Friday, 14 February 2014
Toronto (Hyatt Regency Chicago)
As fishery catches have plateaued in recent years, aquaculture and stock enhancement programs are increasingly viewed as essential to meet global demand for protein. However, empirical evidence is accumulating to demonstrate that 1) long-term sustainability of living aquatic resources depends on conservation of a diverse portfolio of naturally-reproducing populations, and 2) genetic interactions with domesticated individuals reduces the diversity and fitness of natural populations. Two general strategies are possible to minimize adverse fitness consequences of unintentional (but not completely avoidable) genetic interactions between cultured and wild populations: keep the cultured populations as genetically SIMILAR as possible to wild populations, or make them as DIFFERENT as possible. For the first time, we quantitatively evaluated the inherent tradeoffs in the SIMILAR and DIFFERENT strategies, using a coupled quantitative genetics/population dynamics model. Important findings include the following: 1) Although either strategy can in theory produce minimal fitness effects, in practice biological and logistical constraints will make it difficult to achieve extreme forms of either strategy.

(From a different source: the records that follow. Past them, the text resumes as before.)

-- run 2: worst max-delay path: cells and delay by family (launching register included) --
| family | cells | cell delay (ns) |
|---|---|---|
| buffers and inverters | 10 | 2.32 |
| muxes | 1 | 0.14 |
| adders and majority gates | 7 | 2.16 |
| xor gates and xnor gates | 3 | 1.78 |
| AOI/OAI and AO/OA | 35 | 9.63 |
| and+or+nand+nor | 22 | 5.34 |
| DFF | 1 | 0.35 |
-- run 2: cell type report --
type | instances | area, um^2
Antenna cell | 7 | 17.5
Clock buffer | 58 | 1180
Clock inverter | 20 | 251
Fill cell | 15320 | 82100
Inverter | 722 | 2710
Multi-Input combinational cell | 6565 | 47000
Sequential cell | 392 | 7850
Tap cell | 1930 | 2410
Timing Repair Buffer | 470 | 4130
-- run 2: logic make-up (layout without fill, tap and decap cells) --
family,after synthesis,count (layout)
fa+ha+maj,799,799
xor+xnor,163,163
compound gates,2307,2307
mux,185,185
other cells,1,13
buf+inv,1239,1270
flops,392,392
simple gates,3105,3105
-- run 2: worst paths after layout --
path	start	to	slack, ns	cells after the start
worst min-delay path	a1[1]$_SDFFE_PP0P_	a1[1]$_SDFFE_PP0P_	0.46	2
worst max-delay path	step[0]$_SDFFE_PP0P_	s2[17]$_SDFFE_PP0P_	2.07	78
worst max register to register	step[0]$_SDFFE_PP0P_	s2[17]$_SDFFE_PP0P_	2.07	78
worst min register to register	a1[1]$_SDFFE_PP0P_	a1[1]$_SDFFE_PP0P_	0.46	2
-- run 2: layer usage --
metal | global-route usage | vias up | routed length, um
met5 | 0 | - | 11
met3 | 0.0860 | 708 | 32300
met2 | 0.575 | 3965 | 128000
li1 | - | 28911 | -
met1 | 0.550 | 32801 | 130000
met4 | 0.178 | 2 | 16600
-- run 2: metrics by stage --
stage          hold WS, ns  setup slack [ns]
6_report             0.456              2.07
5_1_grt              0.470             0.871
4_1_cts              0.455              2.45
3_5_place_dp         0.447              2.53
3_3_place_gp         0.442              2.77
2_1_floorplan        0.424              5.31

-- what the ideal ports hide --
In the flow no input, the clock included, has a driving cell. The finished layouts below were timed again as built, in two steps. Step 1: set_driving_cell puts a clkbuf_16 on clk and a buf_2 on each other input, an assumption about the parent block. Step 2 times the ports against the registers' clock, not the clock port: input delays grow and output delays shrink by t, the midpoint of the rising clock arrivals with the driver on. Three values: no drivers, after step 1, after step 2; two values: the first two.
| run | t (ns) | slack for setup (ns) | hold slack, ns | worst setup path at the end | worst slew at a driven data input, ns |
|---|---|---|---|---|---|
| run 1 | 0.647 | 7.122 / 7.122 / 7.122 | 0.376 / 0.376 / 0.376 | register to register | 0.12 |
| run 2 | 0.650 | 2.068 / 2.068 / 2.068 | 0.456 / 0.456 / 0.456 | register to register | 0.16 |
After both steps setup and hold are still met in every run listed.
What follows belongs to an exercise in optimizing a design on an open flow for small area, a short achievable clock period and few clock cycles; a production flow would make more cautious choices. Only simulation tests tie the RTL to the original design; equivalence was not proved. Power and IR drop assume default switching activity.

## flow/design.v (module list and top-level ports; edited modules follow where they fit)
// module mcl2_core: 362 lines
// module mcl2_benc: 17 lines
// module mcl2_umac: 246 lines
// module mcl2_qmul: 246 lines
module mcl2_core (
    input  wire        clk,
    input  wire        rst,
    input  wire        cmd_valid,
    input  wire [7:0]  cmd,
    output wire        cmd_ready,
    output reg         done,
    input  wire [1:0]  ev,
    output wire [1:0]  ind,
    output wire        test_out,
    output wire        in_rd,
    output wire [4:0]  in_addr,
    input  wire [15:0] in_rdata,
    output reg         out_we,
    output reg  [4:0]  out_addr,
    output reg  [15:0] out_wdata
);
  // ...
==> flow/run.sh <==
#!/bin/bash
# synth_recipe.tcl (not shown) runs the flow's synth.tcl, then flattens the netlist and writes it again
# the make line also repeats each setting of config.mk as NAME=value (left out here)
make -C /OpenROAD-flow-scripts/flow DESIGN_CONFIG=/design/flow/config.mk WORK_HOME=/design/flow/orfs CLKGATE_MAP_FILE= SYNTH_SCRIPT=/design/flow/synth_recipe.tcl finish
==> flow/config.mk <==
export PLATFORM = sky130hd
export DESIGN_NAME = mcl2_core
export DESIGN_NICKNAME = mcl2_core
export VERILOG_FILES = /design/flow/design.v
export SDC_FILE = /design/flow/constraint.sdc
export NUM_CORES = 4
export LEC_CHECK = 0
export ABC_AREA = 1
export CAP_MARGIN = 20
export CORE_MARGIN = 2
export CORE_UTILIZATION = 60
export PLACE_DENSITY = 0.75
export SLEW_MARGIN = 20
==> flow/constraint.sdc <==
create_clock -name core_clock -period 18.0 [get_ports {clk}]
set_input_delay 3.6000 -clock core_clock [delete_from_list [all_inputs] [get_ports {clk}]]
set_output_delay 3.6000 -clock core_clock [all_outputs]
set_load 0.01 [all_outputs]
What follows belongs to an exercise in optimizing a design on an open flow for small area, a short achievable clock period and few clock cycles per item; a production flow would make more cautious choices.
In this exercise RTL edits were held to simulation tests only and were not proved equivalent to the original.
Power figures rest on the tool's default switching activity, not on a simulated workload.

main:
// blink_quantizer
module blink_quantizer (
    input  wire        clk,
    input  wire        rst,
    input  wire        req_valid,
    output wire        req_ready,
    input  wire [63:0] req_on_ms,
    input  wire [63:0] req_off_ms,
    output wire        resp_valid,
    output wire [1:0]  resp_path,
    output wire [6:0]  resp_num_steps,
    output wire [7:0]  resp_on_code,
    output wire [63:0] resp_on_ms,
    output wire [63:0] resp_off_ms
);
    reg         v0, hi0;
    reg  [63:0] xr, yr;
    reg         w_busy;
    wire        w_busy_nx;
    reg         stall;
    wire        go;
    wire        hi_in  = |req_on_ms[63:15] | |req_off_ms[63:15];
    wire        v0_nx  = ~rst & (stall ? v0 & ~go : req_valid);
    wire        hi0_nx = stall ? hi0 : hi_in;
    assign req_ready = ~stall;
    always @(posedge clk) begin
        v0    <= v0_nx;
        stall <= v0_nx & hi0_nx & w_busy_nx;
        if (~stall) begin
            hi0 <= hi_in;
  ...
For scale: about 3800 cells after synthesis, roughly 680 flip-flops, about 37000 um2 of cells after synthesis.
==> flow/config.mk <==
export PLATFORM = sky130hd
export DESIGN_NAME = blink_quantizer
export DESIGN_NICKNAME = blink_quantizer
export VERILOG_FILES = /design/flow/design.v
export SDC_FILE = /design/flow/constraint.sdc
export NUM_CORES = 4
export LEC_CHECK = 0
export CAP_MARGIN = 20
export CORE_MARGIN = 2
export CORE_UTILIZATION = 40
export CTS_CLUSTER_DIAMETER = 100
export CTS_CLUSTER_SIZE = 20
export SLEW_MARGIN = 20
==> flow/constraint.sdc <==
create_clock -name core_clock -period 12.0 [get_ports {clk}]
set_input_delay 2.4000 -clock core_clock [delete_from_list [all_inputs] [get_ports {clk}]]
set_output_delay 2.4000 -clock core_clock [all_outputs]
set_load 0.01 [all_outputs]
standard.sh (not shown) runs the stock make flow with config.mk's settings and CLKGATE_MAP_FILE= SYNTH_SCRIPT=/design/flow/synth_recipe.tcl, a recipe that flattens the netlist after the stock synthesis.
==> flow/flow/run.sh <==
#!/bin/bash
# Layout flow: the standard flow (standard synthesis, floorplan, placement,
# CTS, routing, finish) at the design's clock period and constraints, with
# two changes to how the layout is made:
#  - the resizer's setup repair after CTS and after global routing is asked
#    to leave extra slack (SETUP_SLACK_MARGIN), so that the critical paths
#    come out faster than the 12 ns constraint requires;
#  - every input and output port still gets its own buffer, but the port
#    buffers start as the smallest buffer cell (the repair upsizes the ones
#    on critical paths).
# The make output of the whole run goes to layout.log in this folder; ORFS
# keeps each tool's own log under orfs/logs/.
set -euo pipefail
MARGIN=${MARGIN:-8}
bash standard.sh SETUP_SLACK_MARGIN="$MARGIN" \
    "BUFFER_PORTS_ARGS=-buffer_cell sky130_fd_sc_hd__buf_1" finish > layout.log 2>&1
test -f out/final.def
Testbench counts of main, summed over its fixed seeds: cycles 3,396, items 3,200.
## Diff of input files: the feature branch against main
-- flow/flow/run.sh --
<<< main, line 14
MARGIN=${MARGIN:-8}
>>> the feature branch, line 14
MARGIN=${MARGIN:-8.15}
==> notes.md <==
- The feature branch vs main, met2 wirelength from detailed routing went up by 210 um.
- Compared the feature branch vs main, and least setup slack across all paths after layout is up in the feature branch.
- Comparing the feature branch and main, the higher critical path depth in cells is on main.
- From the feature branch to main, maximum buffer depth of the clock tree did not move at all.
- Status: total power parity (main, the feature branch)
- Post-layout minimum cycle time ends up lower on the feature branch.
- On worst hold margin, the feature branch and main are neck and neck.
- The combinational gate power of main and that of the feature branch are within noise of each other.

========
Another version of the RTL of blink_quantizer (not shown whole).
Size: roughly 3700 cells after synthesis, about 710 flip-flops, ~280 I/O pins, ~37000 um2 of cells after synthesis.
Design blink_quantizer, start of the top module:
module blink_quantizer (
    input  wire        clk,
    input  wire        rst,
    input  wire        req_valid,
    output wire        req_ready,
    input  wire [63:0] req_on_ms,
    input  wire [63:0] req_off_ms,
    output wire        resp_valid,
    output wire [1:0]  resp_path,
    output wire [6:0]  resp_num_steps,
    output wire [7:0]  resp_on_code,
    output wire [63:0] resp_on_ms,
    output wire [63:0] resp_off_ms
);
    reg         v0, hi0;
    reg  [63:0] xr, yr;
    reg         w_busy;
    reg         stall;
    wire        w_busy_nx;
    wire        hi_in  = |req_on_ms[63:15] | |req_off_ms[63:15];
    wire        v0_nx  = ~rst & (stall ? v0 : req_valid);
    wire        hi0_nx = stall ? hi0 : hi_in;
    assign req_ready = ~stall;
    always @(posedge clk) begin
        v0    <= v0_nx;
        stall <= v0_nx & hi0_nx & w_busy_nx;
        if (~stall) begin
            hi0 <= hi_in;
            xr  <= req_on_ms;
            yr  <= req_off_ms;
        end
    end
    wire on_z   = ~|xr;
    wire off_z  = ~|yr;
    wire p1     = off_z & ~on_z;
    wire p2     = on_z & ~off_z;
    wire gen    = ~(p1 | p2);
    wire [15:0] xn, yn, xt, yt;
    genvar g;
    generate
        for (g = 0; g < 16; g = g + 1) begin : NB
            assign xn[g] = |xr[4*g+3:4*g];
  ...
clock: 12.0 ns
lec_check: 0
cap_margin: 20
core_margin: 2
core_utilization: 65
slew_margin: 20
run.sh (not shown) runs the stock make flow with config.mk's settings and CLKGATE_MAP_FILE= SYNTH_SCRIPT=/design/flow/synth_recipe.tcl, a recipe that flattens the netlist after the stock synthesis.
Stock flow here: none of the scripts above is used.
The starting point finished clean.
Testbench counts at the start, summed over its fixed seeds: cycles 3,571, items 3,200.
Then changed:
Settings changed: CORE_UTILIZATION 65 to 40.
Sequential power is about the same.
Non-clock buffer count climbs by 2.
Design area came out higher by 2.0%.
Synthesized cell count is unchanged.
Sequential cell count stays the same.
First-iteration DRC count went down by 28%.
Worst setup slack is better by 0.43 ns.
Sequential share of layout area decreases by 0.73 points.
Clock skew decreases by 0.0095 ns.
Die area grows by 61%.
Count of clock-buffer cells in the layout grows by 12.

[separate check: timing with driven ports]
The flow's constraints put no driver on any port. The routed layouts listed below were extracted and timed again, unchanged, in two steps.
Step 1 (the two cells are an assumption about what drives the block):
set clk [get_ports {clk}]
set_driving_cell -lib_cell sky130_fd_sc_hd__clkbuf_16 $clk
set_driving_cell -lib_cell sky130_fd_sc_hd__buf_2 [delete_from_list [all_inputs] $clk]
Step 2 times the ports against the registers' clock, not the clock port: input delays grow and output delays shrink by t, the midpoint of the rising clock arrivals with the driver on.
Slacks: ideal / step 1 / step 2; pairs: ideal / step 1.
run | t (ns) | setup slack, ns | worst slew at a driven data input, ns | pins driven straight from the clock port
main | 0.667 | 8.012 / 8.012 / 7.486 | 0.05 | 1
the feature branch | 0.658 | 8.169 / 8.102 / 7.744 | 0.05 | 1
the first run of note 2 | 0.683 | 6.827 / 6.827 / 6.757 | 0.06 | 1
the second run of note 2 | 0.700 | 7.255 / 7.255 / 7.255 | 0.11 | 1
After both steps setup and hold are still met in every run listed. The setup slack of main, which loses most, moves by 0.000 ns with the drivers and by -0.526 ns with both steps.
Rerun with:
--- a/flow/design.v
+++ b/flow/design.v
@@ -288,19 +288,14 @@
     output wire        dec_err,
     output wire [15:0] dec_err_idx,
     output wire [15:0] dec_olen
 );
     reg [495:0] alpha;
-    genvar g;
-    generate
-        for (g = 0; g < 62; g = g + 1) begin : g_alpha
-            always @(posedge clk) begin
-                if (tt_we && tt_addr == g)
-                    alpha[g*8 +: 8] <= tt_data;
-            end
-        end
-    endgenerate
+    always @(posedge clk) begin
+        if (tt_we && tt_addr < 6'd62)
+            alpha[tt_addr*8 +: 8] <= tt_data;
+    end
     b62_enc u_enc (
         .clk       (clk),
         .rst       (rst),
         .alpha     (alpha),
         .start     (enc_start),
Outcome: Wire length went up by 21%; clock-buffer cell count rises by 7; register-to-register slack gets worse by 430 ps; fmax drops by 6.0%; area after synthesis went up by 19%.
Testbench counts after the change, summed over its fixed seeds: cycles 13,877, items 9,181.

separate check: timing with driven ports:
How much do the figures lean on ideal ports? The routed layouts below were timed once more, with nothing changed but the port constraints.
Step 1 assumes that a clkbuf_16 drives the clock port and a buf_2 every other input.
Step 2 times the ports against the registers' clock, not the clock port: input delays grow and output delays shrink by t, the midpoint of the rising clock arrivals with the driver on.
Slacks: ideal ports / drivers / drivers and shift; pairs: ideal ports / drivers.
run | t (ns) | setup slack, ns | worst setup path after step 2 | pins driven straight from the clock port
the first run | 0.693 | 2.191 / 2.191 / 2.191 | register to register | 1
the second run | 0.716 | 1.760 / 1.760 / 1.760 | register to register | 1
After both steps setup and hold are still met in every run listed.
Context: an optimization exercise on an open-source flow, tuned for small area, a short achievable clock period and few clock cycles. The choices shown serve that exercise and are no tape-out recipe. In this exercise RTL edits were held to simulation tests only and were not proved equivalent to the original. Power and IR drop assume default switching activity.

// fcs_stats
module fcs_stats (
    input             clk,
    input             rst,
    input             req_valid,
    output            req_ready,
    input      [63:0] req_word,
    input             push_valid,
    input      [15:0] push_count,
    output reg        resp_valid,
    output     [31:0] resp_res,
    output     [55:0] resp_str,
    output     [2:0]  resp_len,
    output     [2:0]  resp_fault
);
    localparam CAP = 8, SHORT = 4, W_HIGH = 4, T_UP = 100, T_DOWN = 80;
    localparam OP_RB_COPY      = 5'h0B;
    localparam OP_RB_SELECT    = 5'h0C;
    localparam OP_RB_STATS     = 5'h0D;
    localparam OP_RB_EXCURSION = 5'h0E;
    localparam OP_RB_DRIFT     = 5'h0F;
    localparam OP_RB_SHRINK    = 5'h10;
    localparam OP_SNAP_READ    = 5'h11;
    localparam OP_ISQRT        = 5'h12;
    localparam OP_FMT          = 5'h13;
    localparam F_NONE       = 3'd0;
    localparam F_ILLEGAL_OP = 3'd1;
    localparam F_BAD_WINDOW = 3'd5;
    localparam F_STATS_UNAV = 3'd6;
    localparam F_FMT_RANGE  = 3'd7;
    localparam SQ_RA = 6;
    localparam SQ_K  = 4;
    localparam SQ_N  = 2;
    localparam SQ_F  = 16 - SQ_RA - SQ_K * SQ_N;
    reg [15:0] rb [0:CAP-1];
    reg [2:0]  cursor;
    reg [3:0]  valid;
    wire [2:0] cursor_p = push_valid ? cursor + 3'd1 : cursor;
    wire [3:0] valid_p  = (push_valid && !valid[3]) ? valid + 4'd1 : valid;
    always @(posedge clk) begin
        if (push_valid)
            rb[cursor_p] <= push_count;
    end
    reg [2:0]  c_cursor;
    reg [3:0]  c_valid;
    reg        range_hi;
    reg        s_avail;
    reg [3:0]  s_window;
    reg [18:0] s_total;
  ...
Size: roughly 5400 cells after synthesis, ~320 flip-flops, roughly 180 I/O pins.
clock: 9.0 ns
lec_check: 0
abc_area: 1
cap_margin: 20
core_margin: 2
core_utilization: 55
cts_buf_list: sky130_fd_sc_hd__clkbuf_8
place_density: 0.7
setup_slack_margin: 1.5
slew_margin: 20
tns_end_percent: 5
run.sh (not shown) runs the stock make flow with config.mk's settings and CLKGATE_MAP_FILE= SYNTH_SCRIPT=/design/flow/synth_recipe.tcl, a recipe that flattens the netlist after the stock synthesis.
The first run finished clean.
Testbench counts at the start, summed over its fixed seeds: cycles 20,287.
Then changed:
- SETUP_SLACK_MARGIN: 1.5 -> 1.0
- TNS_END_PERCENT: 5 -> 10
Result:
- The changed run passed the timing, DRC and antenna checks
- total power is lower by 0.63%
- routed wire length hardly moves
- clock-buffer cell count is lower by 4
- final cell count drops by 0.33%
- cell area drops by 1.0%
- first-iteration DRC count rises by 5.4%
- sequential cell count stays the same
- worst hold slack gains 0.018 ns
Then changed:
- CORE_UTILIZATION: 55 -> 45
- PLACE_DENSITY: 0.7 -> 0.65
What happened: The new run passed the timing, DRC and antenna checks. Global-route usage decreases by 5.1 points. Design area barely changes. Routed wire length increases by a few percent. Clock power decreases by a few percent. Die area increases by about a fifth.
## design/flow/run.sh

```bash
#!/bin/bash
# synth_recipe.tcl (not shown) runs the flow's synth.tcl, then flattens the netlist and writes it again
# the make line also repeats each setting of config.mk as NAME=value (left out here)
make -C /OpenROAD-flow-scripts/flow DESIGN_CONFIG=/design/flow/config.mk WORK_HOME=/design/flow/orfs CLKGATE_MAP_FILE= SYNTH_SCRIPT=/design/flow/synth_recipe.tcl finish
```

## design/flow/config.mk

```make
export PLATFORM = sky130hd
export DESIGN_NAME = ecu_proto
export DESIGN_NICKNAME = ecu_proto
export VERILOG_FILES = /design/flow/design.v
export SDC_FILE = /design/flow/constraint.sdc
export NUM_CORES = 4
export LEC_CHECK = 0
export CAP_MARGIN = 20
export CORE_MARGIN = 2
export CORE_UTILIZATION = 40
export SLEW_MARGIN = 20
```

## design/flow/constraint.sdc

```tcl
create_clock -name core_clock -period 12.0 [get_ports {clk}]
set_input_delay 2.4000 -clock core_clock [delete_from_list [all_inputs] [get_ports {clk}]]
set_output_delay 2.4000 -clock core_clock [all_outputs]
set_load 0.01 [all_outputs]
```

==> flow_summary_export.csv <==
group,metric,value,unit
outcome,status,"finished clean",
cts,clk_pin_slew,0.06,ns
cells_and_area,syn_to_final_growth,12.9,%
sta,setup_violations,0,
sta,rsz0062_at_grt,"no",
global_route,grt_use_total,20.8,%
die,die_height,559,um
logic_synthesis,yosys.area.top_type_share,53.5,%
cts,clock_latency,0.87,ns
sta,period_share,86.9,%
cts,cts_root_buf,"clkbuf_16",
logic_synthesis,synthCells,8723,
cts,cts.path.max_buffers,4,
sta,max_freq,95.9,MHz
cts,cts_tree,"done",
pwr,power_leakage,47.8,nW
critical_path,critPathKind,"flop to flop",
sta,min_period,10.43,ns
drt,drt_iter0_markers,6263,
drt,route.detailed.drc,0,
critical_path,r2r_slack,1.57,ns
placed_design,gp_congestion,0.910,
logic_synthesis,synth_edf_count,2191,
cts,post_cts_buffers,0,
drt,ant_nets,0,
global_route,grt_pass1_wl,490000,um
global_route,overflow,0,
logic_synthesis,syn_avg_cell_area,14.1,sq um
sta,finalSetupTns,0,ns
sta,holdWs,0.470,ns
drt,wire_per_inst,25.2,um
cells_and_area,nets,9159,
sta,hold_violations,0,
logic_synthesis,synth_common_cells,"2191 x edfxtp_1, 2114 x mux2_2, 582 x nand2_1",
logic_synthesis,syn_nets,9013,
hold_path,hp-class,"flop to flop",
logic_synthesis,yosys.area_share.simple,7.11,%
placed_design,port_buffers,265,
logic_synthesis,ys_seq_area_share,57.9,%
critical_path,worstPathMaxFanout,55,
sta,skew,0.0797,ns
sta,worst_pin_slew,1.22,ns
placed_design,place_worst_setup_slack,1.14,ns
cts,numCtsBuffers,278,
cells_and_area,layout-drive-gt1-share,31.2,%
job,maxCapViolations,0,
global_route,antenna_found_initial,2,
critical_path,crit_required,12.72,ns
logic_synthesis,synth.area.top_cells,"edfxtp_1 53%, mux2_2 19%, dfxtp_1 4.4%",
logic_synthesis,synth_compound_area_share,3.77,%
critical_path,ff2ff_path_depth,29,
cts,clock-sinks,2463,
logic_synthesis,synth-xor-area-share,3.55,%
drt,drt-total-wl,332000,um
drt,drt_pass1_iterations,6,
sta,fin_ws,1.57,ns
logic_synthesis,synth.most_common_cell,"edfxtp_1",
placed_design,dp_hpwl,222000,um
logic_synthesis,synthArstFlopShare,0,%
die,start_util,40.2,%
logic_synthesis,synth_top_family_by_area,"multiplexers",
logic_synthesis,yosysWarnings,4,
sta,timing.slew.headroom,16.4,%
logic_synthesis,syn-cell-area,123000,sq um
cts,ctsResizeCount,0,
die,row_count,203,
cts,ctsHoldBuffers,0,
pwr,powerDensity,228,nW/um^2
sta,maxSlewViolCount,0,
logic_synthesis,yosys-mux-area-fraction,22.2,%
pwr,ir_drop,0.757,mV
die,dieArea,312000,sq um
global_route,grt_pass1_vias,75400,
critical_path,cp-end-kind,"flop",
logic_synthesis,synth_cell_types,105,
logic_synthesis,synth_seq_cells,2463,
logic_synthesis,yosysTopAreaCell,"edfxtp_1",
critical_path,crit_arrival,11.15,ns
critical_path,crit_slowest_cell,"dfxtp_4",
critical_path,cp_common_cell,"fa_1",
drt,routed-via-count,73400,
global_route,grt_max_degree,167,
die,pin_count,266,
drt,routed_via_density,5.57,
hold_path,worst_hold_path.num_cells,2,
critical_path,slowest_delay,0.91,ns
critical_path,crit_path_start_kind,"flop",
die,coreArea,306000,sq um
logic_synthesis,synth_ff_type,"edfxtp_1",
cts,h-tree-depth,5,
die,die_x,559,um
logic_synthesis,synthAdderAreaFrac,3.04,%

The worst-case scenario, which occurs when the cultured population is genetically divergent but not different enough to prevent interbreeding, is not unrealistic for many practical situations. 2) The DIFFERENT strategy is a feasible alternative only if an opportunity for strong purifying selection occurs before escapees have a chance to reproduce. 3) Fitness effects of cultured individuals are larger if the cultured-wild interactions occur before density-dependent mortality in the wild. 4) Persistent, low-level leakage from aquaculture operations lead to at least as large fitness consequences as do the same number of individuals escaping in a large pulse. 5) Sterilization of cultured individuals is potentially a very effective strategy to reduce adverse fitness consequences for some species.